New guidance issued for managing COVID in schools
Gov. Ned Lamont and other state officials say Connecticut is determined to keep kids in school and to refrain from shifting to remote learning.
During his address in a Tuesday morning news conference, Lamont noted that the state has a positivity rate of almost 24%. That figure represents a surge in coronavirus cases caused by the omicron variant. It's also an increase from last week's numbers, which were in the teens and, at the time, were the highest positivity rates recorded in the state since the pandemic began.
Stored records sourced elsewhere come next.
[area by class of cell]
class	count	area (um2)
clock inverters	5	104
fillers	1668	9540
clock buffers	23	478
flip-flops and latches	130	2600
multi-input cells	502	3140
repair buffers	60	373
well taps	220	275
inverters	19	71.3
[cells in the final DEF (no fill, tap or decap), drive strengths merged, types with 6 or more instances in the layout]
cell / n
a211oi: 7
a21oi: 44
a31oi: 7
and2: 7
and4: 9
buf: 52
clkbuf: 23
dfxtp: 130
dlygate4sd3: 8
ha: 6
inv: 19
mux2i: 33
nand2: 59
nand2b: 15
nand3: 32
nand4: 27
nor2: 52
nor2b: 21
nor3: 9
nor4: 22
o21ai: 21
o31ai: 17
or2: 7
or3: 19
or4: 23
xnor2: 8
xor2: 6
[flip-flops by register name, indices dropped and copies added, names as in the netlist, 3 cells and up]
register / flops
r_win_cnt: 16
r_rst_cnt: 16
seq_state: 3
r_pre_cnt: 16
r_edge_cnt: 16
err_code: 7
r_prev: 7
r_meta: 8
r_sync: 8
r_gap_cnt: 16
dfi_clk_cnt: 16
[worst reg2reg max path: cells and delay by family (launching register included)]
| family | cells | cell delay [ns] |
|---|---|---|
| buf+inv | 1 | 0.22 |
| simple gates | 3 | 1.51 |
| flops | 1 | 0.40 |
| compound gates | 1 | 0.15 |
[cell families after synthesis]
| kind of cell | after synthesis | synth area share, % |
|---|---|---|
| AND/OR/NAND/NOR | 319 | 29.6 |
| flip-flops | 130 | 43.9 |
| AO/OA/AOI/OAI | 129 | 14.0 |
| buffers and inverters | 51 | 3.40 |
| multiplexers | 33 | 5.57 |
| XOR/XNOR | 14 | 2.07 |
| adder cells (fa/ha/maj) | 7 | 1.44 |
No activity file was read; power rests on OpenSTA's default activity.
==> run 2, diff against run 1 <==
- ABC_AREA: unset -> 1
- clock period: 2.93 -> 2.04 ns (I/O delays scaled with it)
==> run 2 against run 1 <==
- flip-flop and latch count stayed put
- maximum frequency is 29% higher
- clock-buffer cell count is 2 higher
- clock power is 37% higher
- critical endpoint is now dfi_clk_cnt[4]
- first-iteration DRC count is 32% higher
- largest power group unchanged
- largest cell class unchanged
COVID-19 hospitalizations are surging, as well. There were 1,562 people hospitalized with the disease in the state Tuesday, an increase of 110 since Monday, according to numbers Lamont's office released late Tuesday afternoon. New London County had 84 people hospitalized with the disease, up by six from the previous day. Of those hospitalized with the disease in the state, 68% are not fully vaccinated.
Norwich schools had student absences ranging from 14 to 37 in elementary schools Tuesday, 90 at Global Studies Middle School and 129 at Kelly Middle School. On Monday, the school district listed 47 students out with COVID-19 quarantine and 16 staff. Total student absences for all causes on Monday ranged from 25 to 57 students at the elementary schools, with 82 absences at Global Studies Middle School and 128 at Kelly.
"Today, despite the unprecedented spread of the omicron variant that we're experiencing, we're still more committed than ever to keeping our schools open," state Department of Administrative Services Commissioner Josh Geballe said Tuesday. He added that 500,000 at-home test kits were distributed to municipalities this past weekend, and 620,000 tests went to schools and school districts directly on Tuesday.
State Department of Public Health Commissioner Manisha Juthani said the state is looking for schools to "refocus efforts on infection prevention," rather than contact tracing.
"If you are a fully vaccinated child and you've had an exposure, you continue to monitor for symptoms ... and you continue to come to school, and you remain masked," she said. However, vaccinated individuals who have COVID-19 symptoms should get tested and stay at home until they are fever-free for at least 24 hours and other symptoms have subsided. If they test positive, they must quarantine for five days before returning to school.
Those who are unvaccinated or partially vaccinated, and have had close contact with a person who has tested positive or is suspected of having COVID-19, should quarantine at home for five days after the exposure, then get tested.
The state advises all individuals who have tested positive for COVID-19 to wear a mask at all times when in the presence of other people for an additional five days after the quarantine period.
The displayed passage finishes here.